Sears has also produced satirical roasts of Spokane, Phoenix, Portland, and other locations; however, a 2017 satire of Costa Rica was less well received by residents, and Sears subsequently pulled the video from his channel and issued an apology after it was criticized by Costa Rican ambassador to India Mariela Cruz. News outlet Costa Rica Hoy observed that Costa Ricans familiar with Sears's satirical style would probably be amused by the video, while those who were unfamiliar with it would not. The Costa Rica News, an English-language newspaper in Costa Rica, observed that "this is a great lesson in cultural differences, what made JP's popularity in the States, the use of satire and parody is not going to be a successful tactic in Latin America ... JP did realize that he had erred and sought to rectify his actions in a very public way ... Needless to say, JP will not be doing any videos about Costa Rica, he will be sticking to subjects he knows well."

===COVID era comedy===
During the COVID-19 pandemic in 2020, Sears's content shifted towards support of conservative political views. In an interview with the Spokesman-Review, Sears remarked that he believed freedoms were threatened during the pandemic, which caused his political shift, though he was not political before. According to Sears, "During the spring of 2020, me being pro-freedom caused some backlash," but said that becoming a conservative comic "turned out to be great for my career." Also according to Sears, there are fewer conservative comics, and therefore he has a "niche" audience.

Sears began attempting to discredit some of the public health measures taken against COVID-19 and promote COVID-19 conspiracy theories. Science communicator Jonathan Jarry of the Office for Science and Society, McGill University described Sears as part of the conspirituality trend, combining conspiracy theories and New Age spirituality.

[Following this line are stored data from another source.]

<file path="src/hw/rtl/ddt_ram.sv">
`default_nettype none
module ddt_ram #(
  parameter int WIDTH = 8,
  parameter int DEPTH = 16
) (
  input  wire logic                     clk,
  input  wire logic                     we,
  input  wire logic [$clog2(DEPTH)-1:0] waddr,
  input  wire logic [WIDTH-1:0]         wdata,
  input  wire logic [$clog2(DEPTH)-1:0] raddr,
  output logic      [WIDTH-1:0]         rdata
);

  logic [WIDTH-1:0] mem [DEPTH];

  // One write port, one registered read port
  always_ff @(posedge clk) begin
    if (we) begin
      mem[waddr] <= wdata;
    end
    rdata <= mem[raddr];
  end

endmodule
`default_nettype wire

</file>
<file path="config.mk">
export PLATFORM = sky130hd
export DESIGN_NAME = ddt_ram
export DESIGN_NICKNAME = d
export VERILOG_FILES = /design/src/hw/rtl/ddt_ram.sv
export SDC_FILE = /design/constraint.sdc
export NUM_CORES = 1
export LEC_CHECK = 0
export CORE_MARGIN = 2
export CORE_UTILIZATION = 60
export CTS_BUF_LIST = sky130_fd_sc_hd__clkbuf_16
export DETAILED_ROUTE_END_ITERATION = 10
export DONT_BUFFER_PORTS = 1
export PLACE_DENSITY = 0.74
export SETUP_SLACK_MARGIN = 0.2
export SYNTH_ARGS = -nofsm -noshare
export SYNTH_HDL_FRONTEND = slang
export SYNTH_SLANG_ARGS = --single-unit
</file>
<file path="constraint.sdc">
create_clock -name clk -period 2.3 [get_ports clk]
set_input_delay 0.46 -clock clk [delete_from_list [all_inputs] [get_ports clk]]
set_output_delay 0.46 -clock clk [all_outputs]
set_load 0.01 [all_outputs]
</file>
After elaboration in Yosys (flattened, before gate mapping)
Memory sizes are Yosys's and may differ from the RTL's. A register that Yosys moved wholly into a read port is not among the register bits.
Cells that the tools add are included.

cells by class
  multiplexer cells = 2

operators with widths
  kind    number
  $mux 1  2

storage, ports and cells
  register bits after elaboration = 0
  bits in writable memories = 128
  word-level logic and storage cells = 3
  memories = 1

memories
  memory  depth  width  read ports  clocked after memory_dff  write ports  line  source
  mem     16     8      1           1                         1            14    logic [WIDTH-1:0] mem [DEPTH];

Depth between registers and ports, before layout
  depth after elaboration = 2
  mapped depth = 5

Worst setup path after synthesis
OpenSTA, ideal clock, no wires.

  kind = in2reg
  from = input port waddr[2]
  to = memory mem[0][0] (enable)
  setup time = 0.383 ns
  arrival time = 1.570 ns
  path slack = 0.347 ns
  cell stages on the path = 2
  cell sequence = or3b_2 > nor3_1

RTL lines
  element          line  source
  start, declared  8     input wire logic [$clog2(DEPTH)-1:0] waddr,
  end, declared    14

Straight into the memory's write port.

He notes that Sears has promoted claims about COVID-19 such as that Vitamin D provides protection against the disease, has referred to masks as "face suffocators", and had a video removed by YouTube "for spreading unfounded conspiracy theories".

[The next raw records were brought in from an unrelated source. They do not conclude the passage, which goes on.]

==> config.mk <==
export PLATFORM = sky130hd
export DESIGN_NAME = aligned_stack_allocator
export DESIGN_NICKNAME = d
export VERILOG_FILES = /design/src/rtl/asa_pkg.sv /design/src/rtl/asa_ctrl.sv /design/src/rtl/asa_dp.sv /design/src/rtl/aligned_stack_allocator.sv
export VERILOG_INCLUDE_DIRS = /design/src /design/src/rtl
export SDC_FILE = /design/constraint.sdc
export NUM_CORES = 2
export LEC_CHECK = 0
export CAP_MARGIN = 15
export CORE_AREA = 2 2 545 547
export CTS_BUF_LIST = sky130_fd_sc_hd__clkbuf_8
export CTS_CLUSTER_SIZE = 24
export DETAILED_ROUTE_END_ITERATION = 7
export DIE_AREA = 0 0 547 549
export DONT_BUFFER_PORTS = 1
export SLEW_MARGIN = 20
export SYNTH_ARGS = -nofsm -noshare
export SYNTH_HDL_FRONTEND = slang
export SYNTH_SLANG_ARGS = --single-unit
==> constraint.sdc <==
create_clock -name clock -period 38.7 [get_ports clock]
set_input_delay 3.87 -clock clock [delete_from_list [all_inputs] [get_ports clock]]
set_output_delay 3.87 -clock clock [all_outputs]
set_load 0.01 [all_outputs]
==> src/rtl/aligned_stack_allocator_assert.svh <==
// Assertion helpers for the stack allocator.
// Both expect signals named clock and reset in the using scope.
`ifndef ALIGNED_STACK_ALLOCATOR_ASSERT_SVH
`define ALIGNED_STACK_ALLOCATOR_ASSERT_SVH

`ifndef SYNTHESIS

`define ASA_ASSERT(lbl, prop) \
   lbl: assert property (@(posedge clock) disable iff (reset) prop) \
      else $error("%m: assertion failed");

`define ASA_NEVER(lbl, expr) \
   lbl: assert property (@(posedge clock) disable iff (reset) !(expr)) \
      else $error("%m: forbidden condition");

`else

`define ASA_ASSERT(lbl, prop)

`define ASA_NEVER(lbl, expr)

`endif

`endif

==> src/rtl/asa_pkg.sv <==
`timescale 1ns / 1ps
`default_nettype none

package asa_pkg;

   localparam int HEADER_BYTES_DEF = 8;
   localparam int MAX_BLOCKS_DEF   = 64;
   localparam int ADDR_BITS_DEF    = 32;

   localparam int DATA_W   = 32;
   localparam int ALIGN_W  = 4;
   localparam int PAD_W    = 13;
   localparam int STATUS_W = 3;
   localparam int LIVE_W   = 7;
   localparam int CSR_IDX_W = 1;

   localparam int REQ_TDATA_W = 72;
   localparam int RSP_TDATA_W = 56;

   localparam logic [ALIGN_W-1:0] ALIGN_LOG2_MAX = 4'd12;
   localparam logic [DATA_W-1:0]  POOL_BYTES_RST = 32'd65536;

   localparam logic OP_ALLOC   = 1'b0;
   localparam logic OP_RELEASE = 1'b1;

   localparam logic [CSR_IDX_W-1:0] CSR_POOL_BASE  = 1'b0;
   localparam logic [CSR_IDX_W-1:0] CSR_POOL_BYTES = 1'b1;

   typedef enum logic [STATUS_W-1:0] {
      ST_OK      = 3'd0,
      ST_OOM     = 3'd1,
      ST_INVALID = 3'd2,
      ST_ORDER   = 3'd3,
      ST_EMPTY   = 3'd4,
      ST_FULL    = 3'd5
   } status_type;

   typedef struct packed {
      logic capture;
      logic execute;
   } cmd_type;

endpackage

`default_nettype wire

==> src/rtl/asa_ctrl.sv <==
`timescale 1ns / 1ps
`default_nettype none

`include "aligned_stack_allocator_assert.svh"

module asa_ctrl (
   input  wire             clock,
   input  wire             reset,
   input  wire             req_tvalid,
   output logic            req_tready,
   output logic            rsp_tvalid,
   input  wire             rsp_tready,
   output asa_pkg::cmd_type cmd
);

   typedef enum logic {
      IDLE,
      EXEC
   } state_type;

   state_type state_ff, state_in;
   logic      rsp_tvalid_ff, rsp_tvalid_in;

   always_comb begin
      cmd.capture   = (state_ff == IDLE) && req_tvalid;
      cmd.execute   = (state_ff == EXEC) && (!rsp_tvalid_ff || rsp_tready);
      state_in      = state_ff;
      rsp_tvalid_in = rsp_tvalid_ff && !rsp_tready;
      case (state_ff)
         IDLE: begin
            if (req_tvalid) begin
               state_in = EXEC;
            end
         end
         EXEC: begin
            if (cmd.execute) begin
               state_in      = IDLE;
               rsp_tvalid_in = 1'b1;
            end
         end
         default: begin
            state_in = IDLE;
         end
      endcase
   end

   always_ff @(posedge clock) begin
      if (reset) begin
         state_ff      <= IDLE;
         rsp_tvalid_ff <= 1'b0;
      end else begin
         state_ff      <= state_in;
         rsp_tvalid_ff <= rsp_tvalid_in;
      end
   end

   assign req_tready = (state_ff == IDLE);
   assign rsp_tvalid = rsp_tvalid_ff;

   // one request in flight at a time
   `ASA_ASSERT(a_one_in_flight, (req_tvalid && req_tready) |=> !req_tready)
   // a waiting response is never overwritten
   `ASA_NEVER(a_no_overwrite, cmd.execute && rsp_tvalid_ff && !rsp_tready)
   `ASA_ASSERT(a_exec_gives_rsp, cmd.execute |=> rsp_tvalid)

endmodule

`default_nettype wire

==> src/rtl/asa_dp.sv <==
`timescale 1ns / 1ps
`default_nettype none

`include "aligned_stack_allocator_assert.svh"

module asa_dp #(
   parameter int HEADER_BYTES = asa_pkg::HEADER_BYTES_DEF,
   parameter int MAX_BLOCKS   = asa_pkg::MAX_BLOCKS_DEF,
   parameter int ADDR_BITS    = asa_pkg::ADDR_BITS_DEF
) (
   input  wire                              clock,
   input  wire                              reset,
   input  asa_pkg::cmd_type                 cmd,
   input  wire                              csr_we,
   input  wire [asa_pkg::CSR_IDX_W-1:0]     csr_index,
   input  wire [asa_pkg::DATA_W-1:0]        csr_wdata,
   input  wire                              op,
   input  wire [asa_pkg::DATA_W-1:0]        request_bytes,
   input  wire [asa_pkg::ALIGN_W-1:0]       align_log2,
   input  wire [asa_pkg::DATA_W-1:0]        release_address,
   output logic [asa_pkg::DATA_W-1:0]       block_address,
   output logic [asa_pkg::PAD_W-1:0]        padding,
   output asa_pkg::status_type              status,
   output logic [asa_pkg::LIVE_W-1:0]       live_blocks
);

   localparam int IW = (MAX_BLOCKS > 1) ? $clog2(MAX_BLOCKS) : 1;
   localparam int CW = $clog2(MAX_BLOCKS + 1);
   localparam int XW = (ADDR_BITS > asa_pkg::DATA_W) ? ADDR_BITS : asa_pkg::DATA_W;
   localparam int PW = asa_pkg::PAD_W + 1;
   localparam int MW = asa_pkg::PAD_W + ADDR_BITS;
   localparam int SW = asa_pkg::DATA_W + 2;
   localparam logic [PW-1:0] HDR = PW'(HEADER_BYTES);
   localparam logic [CW-1:0] MAX_CNT = CW'(MAX_BLOCKS);

   // configuration
   logic [asa_pkg::DATA_W-1:0] pool_base_ff, pool_bytes_ff;

   // allocator state
   logic [asa_pkg::DATA_W-1:0] top_offset_ff, top_offset_in;
   logic [CW-1:0]              count_ff, count_in;
   logic [MW-1:0]              stack_mem [MAX_BLOCKS];

   // captured request
   logic                       op_ff;
   logic [asa_pkg::DATA_W-1:0] req_bytes_ff, rel_ff;
   logic [asa_pkg::ALIGN_W-1:0] align_ff;
   logic [ADDR_BITS-1:0]       top_addr_ff;
   logic [asa_pkg::DATA_W:0]   top_req_ff;
   logic [MW-1:0]              rd_data_ff;

   // results
   logic [asa_pkg::DATA_W-1:0] rsp_addr_ff, rsp_addr_in;
   logic [asa_pkg::PAD_W-1:0]  rsp_pad_ff, rsp_pad_in;
   asa_pkg::status_type        rsp_status_ff, rsp_status_in;
   logic [asa_pkg::LIVE_W-1:0] rsp_live_ff;

   logic [XW-1:0]        top_sum;
   logic [CW-1:0]        count_dec;
   logic [IW-1:0]        rd_idx, wr_idx;
   logic                 wr_en;
   logic [PW-1:0]        mask, adj, gap, rounded, pad;
   logic [SW-1:0]        end_sum;
   logic [ADDR_BITS-1:0] aligned, rel_a, stk_addr, restored;
   logic [XW-1:0]        aligned_x, rel_x, restored_x;
   logic [asa_pkg::PAD_W-1:0] stk_pad;
   logic                 invalid, full, oom, empty, order;

   always_comb begin
      top_sum   = XW'(pool_base_ff) + XW'(top_offset_ff);
      count_dec = count_ff - 1'b1;
      rd_idx    = count_dec[IW-1:0];
      wr_idx    = count_ff[IW-1:0];
   end

   // allocate path
   always_comb begin
      mask    = (PW'(1) << align_ff) - 1'b1;
      adj     = (~top_addr_ff[PW-1:0] + 1'b1) & mask;
      gap     = HDR - adj;
      rounded = ((gap + mask) >> align_ff) << align_ff;
      pad     = (adj < HDR) ? (adj + rounded) : adj;
      end_sum = SW'(top_req_ff) + SW'(pad);
      aligned = top_addr_ff + ADDR_BITS'(pad);
      aligned_x = XW'(aligned);
      invalid = (req_bytes_ff == '0) || (align_ff > asa_pkg::ALIGN_LOG2_MAX);
      full    = (count_ff >= MAX_CNT);
      oom     = (end_sum > SW'(pool_bytes_ff));
   end

   // release path
   always_comb begin
      rel_x      = XW'(rel_ff);
      rel_a      = rel_x[ADDR_BITS-1:0];
      stk_addr   = rd_data_ff[ADDR_BITS-1:0];
      stk_pad    = rd_data_ff[MW-1 -: asa_pkg::PAD_W];
      restored   = rel_a - ADDR_BITS'(stk_pad);
      restored_x = XW'(restored);
      empty      = (count_ff == '0);
      order      = (stk_addr != rel_a);
   end

   always_comb begin
      rsp_addr_in   = '0;
      rsp_pad_in    = '0;
      rsp_status_in = asa_pkg::ST_OK;
      top_offset_in = top_offset_ff;
      count_in      = count_ff;
      wr_en         = 1'b0;
      if (op_ff == asa_pkg::OP_ALLOC) begin
         if (invalid) begin
            rsp_status_in = asa_pkg::ST_INVALID;
         end else if (full) begin
            rsp_status_in = asa_pkg::ST_FULL;
         end else if (oom) begin
            rsp_status_in = asa_pkg::ST_OOM;
         end else begin
            rsp_addr_in   = aligned_x[asa_pkg::DATA_W-1:0];
            rsp_pad_in    = pad[asa_pkg::PAD_W-1:0];
            top_offset_in = end_sum[asa_pkg::DATA_W-1:0];
            count_in      = count_ff + 1'b1;
            wr_en         = 1'b1;
         end
      end else begin
         if (empty) begin
            rsp_status_in = asa_pkg::ST_EMPTY;
         end else if (order) begin
            rsp_status_in = asa_pkg::ST_ORDER;
         end else begin
            rsp_addr_in   = restored_x[asa_pkg::DATA_W-1:0];
            rsp_pad_in    = stk_pad;
            top_offset_in = restored_x[asa_pkg::DATA_W-1:0] - pool_base_ff;
            count_in      = count_dec;
         end
      end
   end

   always_ff @(posedge clock) begin
      if (reset) begin
         pool_base_ff  <= '0;
         pool_bytes_ff <= asa_pkg::POOL_BYTES_RST;
         top_offset_ff <= '0;
         count_ff      <= '0;
         rsp_addr_ff   <= '0;
         rsp_pad_ff    <= '0;
         rsp_status_ff <= asa_pkg::ST_OK;
         rsp_live_ff   <= '0;
      end else begin
         if (csr_we && (csr_index == asa_pkg::CSR_POOL_BASE)) begin
            pool_base_ff <= csr_wdata;
         end
         if (csr_we && (csr_index == asa_pkg::CSR_POOL_BYTES)) begin
            pool_bytes_ff <= csr_wdata;
         end
         if (cmd.execute) begin
            top_offset_ff <= top_offset_in;
            count_ff      <= count_in;
            rsp_addr_ff   <= rsp_addr_in;
            rsp_pad_ff    <= rsp_pad_in;
            rsp_status_ff <= rsp_status_in;
            rsp_live_ff   <= asa_pkg::LIVE_W'(count_in);
         end
      end
   end

   always_ff @(posedge clock) begin
      if (cmd.capture) begin
         op_ff        <= op;
         req_bytes_ff <= request_bytes;
         align_ff     <= align_log2;
         rel_ff       <= release_address;
         top_addr_ff  <= top_sum[ADDR_BITS-1:0];
         top_req_ff   <= (asa_pkg::DATA_W + 1)'(top_offset_ff) +
                         (asa_pkg::DATA_W + 1)'(request_bytes);
         rd_data_ff   <= stack_mem[rd_idx];
      end
      if (cmd.execute && wr_en) begin
         stack_mem[wr_idx] <= {pad[asa_pkg::PAD_W-1:0], aligned};
      end
   end

   assign block_address = rsp_addr_ff;
   assign padding       = rsp_pad_ff;
   assign status        = rsp_status_ff;
   assign live_blocks   = rsp_live_ff;

   `ASA_ASSERT(a_count_bound, count_ff <= MAX_CNT)
   `ASA_ASSERT(a_alloc_push, (cmd.execute && (op_ff == asa_pkg::OP_ALLOC) && (rsp_status_in == asa_pkg::ST_OK)) |=> (count_ff == CW'($past(count_ff) + 1'b1)))
   `ASA_ASSERT(a_err_zero, (rsp_status_ff != asa_pkg::ST_OK) |-> ((rsp_addr_ff == '0) && (rsp_pad_ff == '0)))
   `ASA_ASSERT(a_err_keeps_top, (cmd.execute && (rsp_status_in != asa_pkg::ST_OK)) |=> ($stable(top_offset_ff) && $stable(count_ff)))

endmodule

`default_nettype wire

==> src/rtl/aligned_stack_allocator.sv <==
`timescale 1ns / 1ps
`default_nettype none

// LIFO allocator over the pool [pool_base, pool_base + pool_bytes). Each request has a
// capture step, which takes the operands and reads the top entry of the allocation stack
// memory, and a commit step, which computes padding, bounds and order checks and commits
// the new top. A request is taken whenever the controller is idle, also while the
// previous response still waits; the response register holds until rsp_tready, which
// stalls the commit step. No clearing pass after reset. Write pool_base and pool_bytes
// only while no request is outstanding.
module aligned_stack_allocator #(
   parameter int HEADER_BYTES = asa_pkg::HEADER_BYTES_DEF,
   parameter int MAX_BLOCKS   = asa_pkg::MAX_BLOCKS_DEF,
   parameter int ADDR_BITS    = asa_pkg::ADDR_BITS_DEF
) (
   input  wire                               clock,
   input  wire                               reset,
   input  wire                               csr_we,
   input  wire [asa_pkg::CSR_IDX_W-1:0]      csr_index,
   input  wire [asa_pkg::DATA_W-1:0]         csr_wdata,
   input  wire                               req_tvalid,
   output logic                              req_tready,
   // request_bytes[31:0], align_log2[35:32], release_address[67:36]
   input  wire [asa_pkg::REQ_TDATA_W-1:0]    req_tdata,
   // op[0]
   input  wire [0:0]                         req_tuser,
   output logic                              rsp_tvalid,
   input  wire                               rsp_tready,
   // block_address[31:0], padding[44:32], live_blocks[51:45]
   output logic [asa_pkg::RSP_TDATA_W-1:0]   rsp_tdata,
   // status[2:0]
   output logic [asa_pkg::STATUS_W-1:0]      rsp_tuser
);

   asa_pkg::cmd_type                 cmd;
   logic [asa_pkg::DATA_W-1:0]       block_address;
   logic [asa_pkg::PAD_W-1:0]        padding;
   asa_pkg::status_type              status;
   logic [asa_pkg::LIVE_W-1:0]       live_blocks;

   asa_ctrl u_ctrl (
      .clock      (clock),
      .reset      (reset),
      .req_tvalid (req_tvalid),
      .req_tready (req_tready),
      .rsp_tvalid (rsp_tvalid),
      .rsp_tready (rsp_tready),
      .cmd        (cmd)
   );

   asa_dp #(
      .HEADER_BYTES (HEADER_BYTES),
      .MAX_BLOCKS   (MAX_BLOCKS),
      .ADDR_BITS    (ADDR_BITS)
   ) u_dp (
      .clock           (clock),
      .reset           (reset),
      .cmd             (cmd),
      .csr_we          (csr_we),
      .csr_index       (csr_index),
      .csr_wdata       (csr_wdata),
      .op              (req_tuser[0]),
      .request_bytes   (req_tdata[31:0]),
      .align_log2      (req_tdata[35:32]),
      .release_address (req_tdata[67:36]),
      .block_address   (block_address),
      .padding         (padding),
      .status          (status),
      .live_blocks     (live_blocks)
   );

   assign rsp_tdata = {4'b0000, live_blocks, padding, block_address};
   assign rsp_tuser = status;

endmodule

`default_nettype wire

===Post-COVID era comedy===
As of 2024, Sears also stars in The New Norm as Norm, a right-wing man who is opposed to the increasingly "woke" nature of America.

==Political activities==
In February 2021, Sears appeared as a speaker at the Health Freedom Summit, an online event featuring speakers promoting freedom of choice for body autonomy and vaccinations, opposing mask mandates, and protecting homeschool rights.

Sears performed at Republican politician Dan Crenshaw's Crenshaw Youth Summit in September 2021.

Sears was the master of ceremonies at the Defeat the Mandates rally in Washington D.C., on January 23, 2022, alongside Robert W. Malone, a skeptic of COVID-19 vaccine safety and mandates, and anti-vaccine activist Robert F. Kennedy Jr.

==Personal life==
In September 2020, Sears announced that he and his wife were expecting a child. As of 2021, he resides on a property outside Austin, Texas.

In 2021, Sears stated, "Spirituality is super-important to me." He has not been vaccinated against COVID-19, saying, "I don't feel that I'm at risk due to my age. To be quite frank, this is the most rushed vaccine in medical history."